Data records START
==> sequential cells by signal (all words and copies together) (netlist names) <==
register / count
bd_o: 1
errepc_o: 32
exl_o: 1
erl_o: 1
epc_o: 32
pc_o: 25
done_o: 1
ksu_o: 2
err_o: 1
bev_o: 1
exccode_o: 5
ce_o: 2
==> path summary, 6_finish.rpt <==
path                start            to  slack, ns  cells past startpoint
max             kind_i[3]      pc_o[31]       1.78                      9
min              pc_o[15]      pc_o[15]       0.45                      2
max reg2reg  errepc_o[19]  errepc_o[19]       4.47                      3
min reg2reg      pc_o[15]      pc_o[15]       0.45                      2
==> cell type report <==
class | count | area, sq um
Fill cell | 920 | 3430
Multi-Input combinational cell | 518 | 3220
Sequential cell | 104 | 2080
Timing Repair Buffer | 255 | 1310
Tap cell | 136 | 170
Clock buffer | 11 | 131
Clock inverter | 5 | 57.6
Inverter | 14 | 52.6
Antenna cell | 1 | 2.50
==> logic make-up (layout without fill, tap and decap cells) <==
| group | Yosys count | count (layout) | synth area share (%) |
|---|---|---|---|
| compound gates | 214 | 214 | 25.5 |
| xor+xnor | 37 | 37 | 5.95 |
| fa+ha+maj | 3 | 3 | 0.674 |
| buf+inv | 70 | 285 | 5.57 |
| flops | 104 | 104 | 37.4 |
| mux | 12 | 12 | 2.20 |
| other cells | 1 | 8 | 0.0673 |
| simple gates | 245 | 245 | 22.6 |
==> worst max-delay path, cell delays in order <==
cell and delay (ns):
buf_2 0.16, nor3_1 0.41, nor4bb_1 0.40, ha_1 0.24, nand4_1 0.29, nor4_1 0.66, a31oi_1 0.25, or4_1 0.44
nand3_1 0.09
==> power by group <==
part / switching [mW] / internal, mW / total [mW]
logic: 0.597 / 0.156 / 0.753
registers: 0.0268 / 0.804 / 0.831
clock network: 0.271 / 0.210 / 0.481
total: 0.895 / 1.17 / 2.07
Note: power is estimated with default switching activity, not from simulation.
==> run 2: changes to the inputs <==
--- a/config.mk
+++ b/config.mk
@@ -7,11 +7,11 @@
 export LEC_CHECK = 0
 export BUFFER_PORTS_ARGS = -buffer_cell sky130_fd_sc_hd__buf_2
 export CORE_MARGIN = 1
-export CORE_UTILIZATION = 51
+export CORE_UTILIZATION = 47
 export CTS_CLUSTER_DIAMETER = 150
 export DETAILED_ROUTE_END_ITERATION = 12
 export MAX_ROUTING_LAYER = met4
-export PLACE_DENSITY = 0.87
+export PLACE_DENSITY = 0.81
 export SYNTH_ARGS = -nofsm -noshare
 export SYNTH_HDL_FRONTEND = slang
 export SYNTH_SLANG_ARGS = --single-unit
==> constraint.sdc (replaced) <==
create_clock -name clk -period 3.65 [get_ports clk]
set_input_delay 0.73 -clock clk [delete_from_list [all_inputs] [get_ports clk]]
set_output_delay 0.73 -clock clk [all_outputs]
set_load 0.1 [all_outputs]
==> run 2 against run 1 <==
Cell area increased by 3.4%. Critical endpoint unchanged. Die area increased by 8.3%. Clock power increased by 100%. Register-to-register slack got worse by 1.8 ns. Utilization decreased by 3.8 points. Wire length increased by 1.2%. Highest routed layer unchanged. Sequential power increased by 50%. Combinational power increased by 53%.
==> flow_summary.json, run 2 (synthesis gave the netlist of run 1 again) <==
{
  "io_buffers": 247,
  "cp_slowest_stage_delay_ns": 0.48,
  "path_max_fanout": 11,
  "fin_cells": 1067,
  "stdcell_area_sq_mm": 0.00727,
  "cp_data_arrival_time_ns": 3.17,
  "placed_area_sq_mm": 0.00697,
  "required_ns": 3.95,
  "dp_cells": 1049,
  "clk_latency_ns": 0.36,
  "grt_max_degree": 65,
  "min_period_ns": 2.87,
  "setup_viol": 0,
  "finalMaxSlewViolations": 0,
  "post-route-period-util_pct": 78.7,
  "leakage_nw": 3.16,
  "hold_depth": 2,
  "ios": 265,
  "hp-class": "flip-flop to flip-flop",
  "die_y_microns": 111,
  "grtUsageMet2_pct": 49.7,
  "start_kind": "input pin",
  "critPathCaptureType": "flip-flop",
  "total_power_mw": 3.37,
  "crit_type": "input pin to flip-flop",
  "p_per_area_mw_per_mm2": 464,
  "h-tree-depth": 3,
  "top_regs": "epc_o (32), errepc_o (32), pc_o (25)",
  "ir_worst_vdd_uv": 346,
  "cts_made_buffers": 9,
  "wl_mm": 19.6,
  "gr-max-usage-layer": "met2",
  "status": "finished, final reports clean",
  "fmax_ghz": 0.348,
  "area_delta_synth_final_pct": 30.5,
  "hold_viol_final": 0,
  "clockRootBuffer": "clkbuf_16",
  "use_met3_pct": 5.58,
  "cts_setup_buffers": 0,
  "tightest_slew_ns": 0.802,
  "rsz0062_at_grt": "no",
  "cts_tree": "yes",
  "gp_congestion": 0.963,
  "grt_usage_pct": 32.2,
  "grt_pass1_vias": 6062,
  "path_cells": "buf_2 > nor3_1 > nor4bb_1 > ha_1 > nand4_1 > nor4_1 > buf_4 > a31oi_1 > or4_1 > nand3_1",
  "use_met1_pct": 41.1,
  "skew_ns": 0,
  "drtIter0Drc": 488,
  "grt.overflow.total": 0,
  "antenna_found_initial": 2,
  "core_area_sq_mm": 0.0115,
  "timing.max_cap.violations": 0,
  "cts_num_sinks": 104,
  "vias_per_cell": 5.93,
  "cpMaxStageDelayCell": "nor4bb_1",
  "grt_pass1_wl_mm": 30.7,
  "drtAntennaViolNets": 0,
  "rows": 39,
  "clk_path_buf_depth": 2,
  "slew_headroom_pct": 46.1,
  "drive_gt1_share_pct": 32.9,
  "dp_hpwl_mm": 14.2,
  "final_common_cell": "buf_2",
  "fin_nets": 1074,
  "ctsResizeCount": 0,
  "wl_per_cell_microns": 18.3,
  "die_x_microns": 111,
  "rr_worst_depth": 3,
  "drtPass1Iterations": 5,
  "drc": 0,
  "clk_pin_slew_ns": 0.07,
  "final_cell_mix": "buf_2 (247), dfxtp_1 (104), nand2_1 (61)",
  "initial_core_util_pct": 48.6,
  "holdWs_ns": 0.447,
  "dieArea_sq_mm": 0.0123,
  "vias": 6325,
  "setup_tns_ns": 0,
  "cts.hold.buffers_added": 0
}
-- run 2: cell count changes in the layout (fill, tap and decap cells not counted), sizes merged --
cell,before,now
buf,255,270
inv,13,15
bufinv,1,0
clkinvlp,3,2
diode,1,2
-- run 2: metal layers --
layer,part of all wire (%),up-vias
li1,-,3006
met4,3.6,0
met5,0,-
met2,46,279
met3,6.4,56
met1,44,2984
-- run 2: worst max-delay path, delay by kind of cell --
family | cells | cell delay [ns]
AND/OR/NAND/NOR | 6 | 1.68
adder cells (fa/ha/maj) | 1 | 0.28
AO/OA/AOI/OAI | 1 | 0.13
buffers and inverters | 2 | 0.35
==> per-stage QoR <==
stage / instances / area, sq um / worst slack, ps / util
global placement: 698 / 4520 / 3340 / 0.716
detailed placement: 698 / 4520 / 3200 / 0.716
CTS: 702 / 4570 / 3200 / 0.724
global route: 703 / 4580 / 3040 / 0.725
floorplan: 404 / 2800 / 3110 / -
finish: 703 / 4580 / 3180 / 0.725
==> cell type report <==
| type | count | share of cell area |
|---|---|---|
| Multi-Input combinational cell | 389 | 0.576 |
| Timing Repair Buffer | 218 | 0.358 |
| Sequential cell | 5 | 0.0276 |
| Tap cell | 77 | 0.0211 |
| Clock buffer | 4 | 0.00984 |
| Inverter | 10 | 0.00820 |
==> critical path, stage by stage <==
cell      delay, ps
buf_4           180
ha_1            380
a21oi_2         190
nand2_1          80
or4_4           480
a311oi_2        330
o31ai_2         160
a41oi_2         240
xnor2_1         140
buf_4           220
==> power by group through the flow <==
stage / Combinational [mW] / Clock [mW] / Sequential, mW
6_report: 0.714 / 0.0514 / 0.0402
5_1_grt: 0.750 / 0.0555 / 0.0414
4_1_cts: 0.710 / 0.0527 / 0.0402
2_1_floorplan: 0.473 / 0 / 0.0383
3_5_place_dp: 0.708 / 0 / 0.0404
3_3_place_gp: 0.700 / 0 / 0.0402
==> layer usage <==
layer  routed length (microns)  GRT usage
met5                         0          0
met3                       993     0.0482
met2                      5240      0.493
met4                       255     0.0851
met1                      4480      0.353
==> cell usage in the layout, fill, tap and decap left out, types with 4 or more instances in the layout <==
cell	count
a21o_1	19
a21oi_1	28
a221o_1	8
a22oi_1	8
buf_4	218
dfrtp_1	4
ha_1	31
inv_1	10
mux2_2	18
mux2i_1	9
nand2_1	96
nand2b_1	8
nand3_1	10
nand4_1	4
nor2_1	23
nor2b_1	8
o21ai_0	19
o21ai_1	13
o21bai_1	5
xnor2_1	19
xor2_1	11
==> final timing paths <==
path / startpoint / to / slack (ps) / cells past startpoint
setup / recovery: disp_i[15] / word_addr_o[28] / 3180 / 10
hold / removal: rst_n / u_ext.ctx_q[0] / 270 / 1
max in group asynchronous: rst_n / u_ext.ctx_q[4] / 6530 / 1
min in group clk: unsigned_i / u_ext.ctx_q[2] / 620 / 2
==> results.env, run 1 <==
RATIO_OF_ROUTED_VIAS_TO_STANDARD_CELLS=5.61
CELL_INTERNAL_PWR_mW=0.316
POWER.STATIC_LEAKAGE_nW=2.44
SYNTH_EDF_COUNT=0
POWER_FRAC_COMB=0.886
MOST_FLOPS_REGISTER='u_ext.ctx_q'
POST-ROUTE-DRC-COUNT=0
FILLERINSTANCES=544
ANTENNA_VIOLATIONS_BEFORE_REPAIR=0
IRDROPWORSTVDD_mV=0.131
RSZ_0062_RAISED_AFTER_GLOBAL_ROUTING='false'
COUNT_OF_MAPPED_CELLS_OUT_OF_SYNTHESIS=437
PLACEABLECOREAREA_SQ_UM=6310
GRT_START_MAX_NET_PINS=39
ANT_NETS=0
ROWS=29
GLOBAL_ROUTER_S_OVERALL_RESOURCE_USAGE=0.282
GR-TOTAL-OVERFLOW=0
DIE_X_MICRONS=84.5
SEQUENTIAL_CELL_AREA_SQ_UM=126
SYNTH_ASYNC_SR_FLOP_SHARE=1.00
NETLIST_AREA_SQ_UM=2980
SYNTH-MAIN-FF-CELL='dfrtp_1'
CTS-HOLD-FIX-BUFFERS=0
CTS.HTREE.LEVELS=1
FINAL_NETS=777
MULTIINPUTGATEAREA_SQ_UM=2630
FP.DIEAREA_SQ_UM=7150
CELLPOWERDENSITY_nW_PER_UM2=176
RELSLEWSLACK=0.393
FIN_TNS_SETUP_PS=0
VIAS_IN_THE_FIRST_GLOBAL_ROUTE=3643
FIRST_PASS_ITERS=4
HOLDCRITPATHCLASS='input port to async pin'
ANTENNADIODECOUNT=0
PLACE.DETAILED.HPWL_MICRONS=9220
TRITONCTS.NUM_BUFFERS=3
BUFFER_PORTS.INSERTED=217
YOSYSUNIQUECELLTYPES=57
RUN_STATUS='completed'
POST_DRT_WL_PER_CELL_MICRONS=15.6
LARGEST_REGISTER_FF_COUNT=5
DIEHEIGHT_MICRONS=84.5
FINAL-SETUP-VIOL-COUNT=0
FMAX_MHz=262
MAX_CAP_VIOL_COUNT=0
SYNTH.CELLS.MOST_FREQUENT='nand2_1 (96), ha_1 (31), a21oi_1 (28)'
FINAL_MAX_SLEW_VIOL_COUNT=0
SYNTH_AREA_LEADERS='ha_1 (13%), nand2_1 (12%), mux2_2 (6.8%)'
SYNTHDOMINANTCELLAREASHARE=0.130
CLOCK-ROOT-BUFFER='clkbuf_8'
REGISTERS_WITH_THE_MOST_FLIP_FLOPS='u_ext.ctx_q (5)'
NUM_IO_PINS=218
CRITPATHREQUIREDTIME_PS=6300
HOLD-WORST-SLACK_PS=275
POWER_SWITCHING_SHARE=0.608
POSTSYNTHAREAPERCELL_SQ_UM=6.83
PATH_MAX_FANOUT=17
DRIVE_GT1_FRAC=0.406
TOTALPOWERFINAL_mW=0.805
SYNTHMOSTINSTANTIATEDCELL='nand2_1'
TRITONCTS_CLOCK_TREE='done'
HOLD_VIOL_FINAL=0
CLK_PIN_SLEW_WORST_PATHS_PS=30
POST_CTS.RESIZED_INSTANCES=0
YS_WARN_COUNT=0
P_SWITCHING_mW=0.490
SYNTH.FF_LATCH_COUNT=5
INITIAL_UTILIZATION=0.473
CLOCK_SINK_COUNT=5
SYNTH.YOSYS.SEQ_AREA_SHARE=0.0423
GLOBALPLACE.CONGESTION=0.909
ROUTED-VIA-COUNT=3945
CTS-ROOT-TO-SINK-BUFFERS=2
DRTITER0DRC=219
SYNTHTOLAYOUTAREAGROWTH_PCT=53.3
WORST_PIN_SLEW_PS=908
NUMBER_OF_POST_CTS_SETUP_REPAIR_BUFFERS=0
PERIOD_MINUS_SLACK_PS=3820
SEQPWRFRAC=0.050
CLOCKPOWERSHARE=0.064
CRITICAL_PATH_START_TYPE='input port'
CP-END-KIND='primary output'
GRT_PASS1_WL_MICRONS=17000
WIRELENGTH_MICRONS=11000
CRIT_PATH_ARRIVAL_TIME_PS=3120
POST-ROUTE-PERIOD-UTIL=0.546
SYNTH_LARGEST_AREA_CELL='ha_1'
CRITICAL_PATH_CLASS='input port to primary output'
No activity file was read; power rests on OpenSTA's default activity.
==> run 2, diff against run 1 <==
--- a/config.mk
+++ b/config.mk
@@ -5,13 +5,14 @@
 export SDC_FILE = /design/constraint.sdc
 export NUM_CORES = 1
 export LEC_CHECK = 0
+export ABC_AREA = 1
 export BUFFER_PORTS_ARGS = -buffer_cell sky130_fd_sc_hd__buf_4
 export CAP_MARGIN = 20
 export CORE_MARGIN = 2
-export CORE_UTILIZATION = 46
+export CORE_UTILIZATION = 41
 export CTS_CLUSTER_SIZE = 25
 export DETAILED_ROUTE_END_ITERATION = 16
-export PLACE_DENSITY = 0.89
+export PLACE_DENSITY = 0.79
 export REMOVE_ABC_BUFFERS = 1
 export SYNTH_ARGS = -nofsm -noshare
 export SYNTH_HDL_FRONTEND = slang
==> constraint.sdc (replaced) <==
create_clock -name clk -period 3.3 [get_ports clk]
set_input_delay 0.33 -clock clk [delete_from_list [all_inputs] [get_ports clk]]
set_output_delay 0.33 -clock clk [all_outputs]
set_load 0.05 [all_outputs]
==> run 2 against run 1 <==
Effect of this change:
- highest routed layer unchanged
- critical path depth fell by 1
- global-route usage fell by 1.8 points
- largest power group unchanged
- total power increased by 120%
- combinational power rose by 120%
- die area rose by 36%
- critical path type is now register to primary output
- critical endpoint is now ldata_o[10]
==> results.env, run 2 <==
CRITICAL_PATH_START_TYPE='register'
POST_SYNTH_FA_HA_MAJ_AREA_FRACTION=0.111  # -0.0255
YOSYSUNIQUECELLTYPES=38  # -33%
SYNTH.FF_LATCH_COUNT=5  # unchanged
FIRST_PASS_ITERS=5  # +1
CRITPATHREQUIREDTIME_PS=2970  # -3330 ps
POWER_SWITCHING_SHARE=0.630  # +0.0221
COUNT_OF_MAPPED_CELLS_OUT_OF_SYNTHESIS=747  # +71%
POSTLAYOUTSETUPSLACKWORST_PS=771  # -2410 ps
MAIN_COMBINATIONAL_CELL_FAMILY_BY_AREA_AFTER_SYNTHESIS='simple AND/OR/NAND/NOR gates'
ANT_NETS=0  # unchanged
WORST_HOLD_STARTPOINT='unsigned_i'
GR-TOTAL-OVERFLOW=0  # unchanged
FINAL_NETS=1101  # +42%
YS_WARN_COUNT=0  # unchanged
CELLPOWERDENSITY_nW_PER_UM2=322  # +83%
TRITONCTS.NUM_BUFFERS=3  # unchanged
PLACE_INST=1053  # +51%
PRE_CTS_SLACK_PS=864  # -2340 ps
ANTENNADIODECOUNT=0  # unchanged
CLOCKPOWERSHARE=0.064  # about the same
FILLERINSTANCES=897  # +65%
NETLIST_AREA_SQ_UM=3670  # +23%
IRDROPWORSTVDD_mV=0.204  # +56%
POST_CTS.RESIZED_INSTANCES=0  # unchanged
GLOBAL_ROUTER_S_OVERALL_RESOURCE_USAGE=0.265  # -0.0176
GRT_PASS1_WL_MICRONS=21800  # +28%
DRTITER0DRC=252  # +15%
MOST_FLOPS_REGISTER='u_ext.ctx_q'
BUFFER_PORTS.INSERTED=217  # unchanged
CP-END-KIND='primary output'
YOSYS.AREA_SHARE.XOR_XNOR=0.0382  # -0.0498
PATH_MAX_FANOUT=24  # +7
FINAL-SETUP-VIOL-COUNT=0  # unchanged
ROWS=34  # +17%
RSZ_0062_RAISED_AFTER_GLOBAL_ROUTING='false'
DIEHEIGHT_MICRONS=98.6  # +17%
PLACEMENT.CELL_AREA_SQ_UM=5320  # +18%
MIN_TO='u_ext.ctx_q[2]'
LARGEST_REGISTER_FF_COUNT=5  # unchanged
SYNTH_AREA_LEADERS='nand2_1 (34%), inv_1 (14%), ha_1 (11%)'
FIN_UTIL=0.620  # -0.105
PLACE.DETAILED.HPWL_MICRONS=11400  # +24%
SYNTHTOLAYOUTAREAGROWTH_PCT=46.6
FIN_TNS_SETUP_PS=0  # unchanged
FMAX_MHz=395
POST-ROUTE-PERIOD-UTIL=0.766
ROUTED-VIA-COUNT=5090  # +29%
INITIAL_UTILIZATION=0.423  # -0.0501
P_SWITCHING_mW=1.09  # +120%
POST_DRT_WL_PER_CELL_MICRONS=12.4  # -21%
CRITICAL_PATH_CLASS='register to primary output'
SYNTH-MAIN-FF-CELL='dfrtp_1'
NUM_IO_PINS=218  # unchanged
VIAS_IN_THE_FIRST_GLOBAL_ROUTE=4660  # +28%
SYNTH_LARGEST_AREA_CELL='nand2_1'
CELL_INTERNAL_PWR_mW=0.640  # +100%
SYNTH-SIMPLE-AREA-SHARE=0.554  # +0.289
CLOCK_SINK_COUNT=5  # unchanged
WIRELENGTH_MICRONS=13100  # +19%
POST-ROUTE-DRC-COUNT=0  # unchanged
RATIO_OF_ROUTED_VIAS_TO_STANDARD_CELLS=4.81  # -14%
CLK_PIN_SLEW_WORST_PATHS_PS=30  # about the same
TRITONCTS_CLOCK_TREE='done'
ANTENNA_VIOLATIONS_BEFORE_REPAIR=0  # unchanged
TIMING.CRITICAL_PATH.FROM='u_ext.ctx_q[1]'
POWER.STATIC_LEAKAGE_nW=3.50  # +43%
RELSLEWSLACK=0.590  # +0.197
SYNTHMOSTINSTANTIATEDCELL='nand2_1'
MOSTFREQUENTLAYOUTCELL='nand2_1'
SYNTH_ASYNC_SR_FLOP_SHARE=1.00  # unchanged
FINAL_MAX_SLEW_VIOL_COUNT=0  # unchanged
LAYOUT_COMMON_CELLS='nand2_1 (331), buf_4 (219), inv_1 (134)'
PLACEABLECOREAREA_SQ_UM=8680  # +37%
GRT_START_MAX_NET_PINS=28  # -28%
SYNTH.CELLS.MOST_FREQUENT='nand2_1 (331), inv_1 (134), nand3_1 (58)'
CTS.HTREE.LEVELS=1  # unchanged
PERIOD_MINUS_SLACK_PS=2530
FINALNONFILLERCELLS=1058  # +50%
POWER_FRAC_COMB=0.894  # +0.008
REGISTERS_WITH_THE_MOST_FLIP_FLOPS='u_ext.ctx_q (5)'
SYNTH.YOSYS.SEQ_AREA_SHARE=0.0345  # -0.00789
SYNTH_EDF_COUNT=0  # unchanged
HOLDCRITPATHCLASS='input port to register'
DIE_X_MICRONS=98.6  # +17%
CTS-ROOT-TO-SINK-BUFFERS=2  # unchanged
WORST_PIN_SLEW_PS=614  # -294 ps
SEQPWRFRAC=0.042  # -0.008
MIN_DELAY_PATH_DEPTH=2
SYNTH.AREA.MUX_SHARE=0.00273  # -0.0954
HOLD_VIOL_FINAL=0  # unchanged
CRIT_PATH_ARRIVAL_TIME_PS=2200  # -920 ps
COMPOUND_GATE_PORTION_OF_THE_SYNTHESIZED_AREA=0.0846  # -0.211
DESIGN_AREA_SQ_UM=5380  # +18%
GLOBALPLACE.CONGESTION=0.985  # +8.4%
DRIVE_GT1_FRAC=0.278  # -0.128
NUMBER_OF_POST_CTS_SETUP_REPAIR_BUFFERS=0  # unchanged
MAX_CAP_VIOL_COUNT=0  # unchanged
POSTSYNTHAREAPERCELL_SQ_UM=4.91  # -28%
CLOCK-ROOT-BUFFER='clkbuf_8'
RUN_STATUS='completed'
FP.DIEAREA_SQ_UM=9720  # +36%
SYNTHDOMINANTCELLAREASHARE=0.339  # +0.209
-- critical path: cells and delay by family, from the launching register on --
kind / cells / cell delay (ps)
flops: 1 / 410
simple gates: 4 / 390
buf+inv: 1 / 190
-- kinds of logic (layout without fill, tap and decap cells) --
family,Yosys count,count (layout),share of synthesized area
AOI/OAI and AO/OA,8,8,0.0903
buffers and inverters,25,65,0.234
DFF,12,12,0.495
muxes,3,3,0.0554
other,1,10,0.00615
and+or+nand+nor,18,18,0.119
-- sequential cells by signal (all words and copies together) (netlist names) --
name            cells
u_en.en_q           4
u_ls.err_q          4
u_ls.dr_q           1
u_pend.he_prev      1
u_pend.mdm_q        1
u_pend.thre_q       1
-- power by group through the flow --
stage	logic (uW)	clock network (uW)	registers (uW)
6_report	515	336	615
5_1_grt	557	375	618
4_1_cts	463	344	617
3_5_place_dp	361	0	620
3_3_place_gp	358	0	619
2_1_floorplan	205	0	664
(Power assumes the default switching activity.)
### src/rtl/oc_pin_pkg.sv
package oc_pin_pkg;

  localparam int unsigned MODE_W = 2;

  typedef enum logic [MODE_W-1:0] {
    WG_NORMAL = 2'b00,
    WG_CTC    = 2'b01,
    WG_FAST   = 2'b10,
    WG_PHASE  = 2'b11
  } wave_e;

  typedef enum logic [MODE_W-1:0] {
    CO_OFF    = 2'b00,
    CO_TOGGLE = 2'b01,
    CO_CLEAR  = 2'b10,
    CO_SET    = 2'b11
  } com_e;

  typedef enum logic [1:0] {
    ACT_NONE,
    ACT_TOGGLE,
    ACT_CLEAR,
    ACT_SET
  } act_e;

  typedef struct packed {
    wave_e wave;
    com_e  com;
  } cfg_t;

  localparam cfg_t CFG_RESET = '{wave: WG_NORMAL, com: CO_OFF};

  function automatic logic is_pwm(input wave_e w);
    return (w == WG_FAST) || (w == WG_PHASE);
  endfunction

endpackage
Data records END
Required action: Check each line above for the string "other" and copy those that have it.

The answer:
| other cells | 1 | 8 | 0.0673 |
other,1,10,0.00615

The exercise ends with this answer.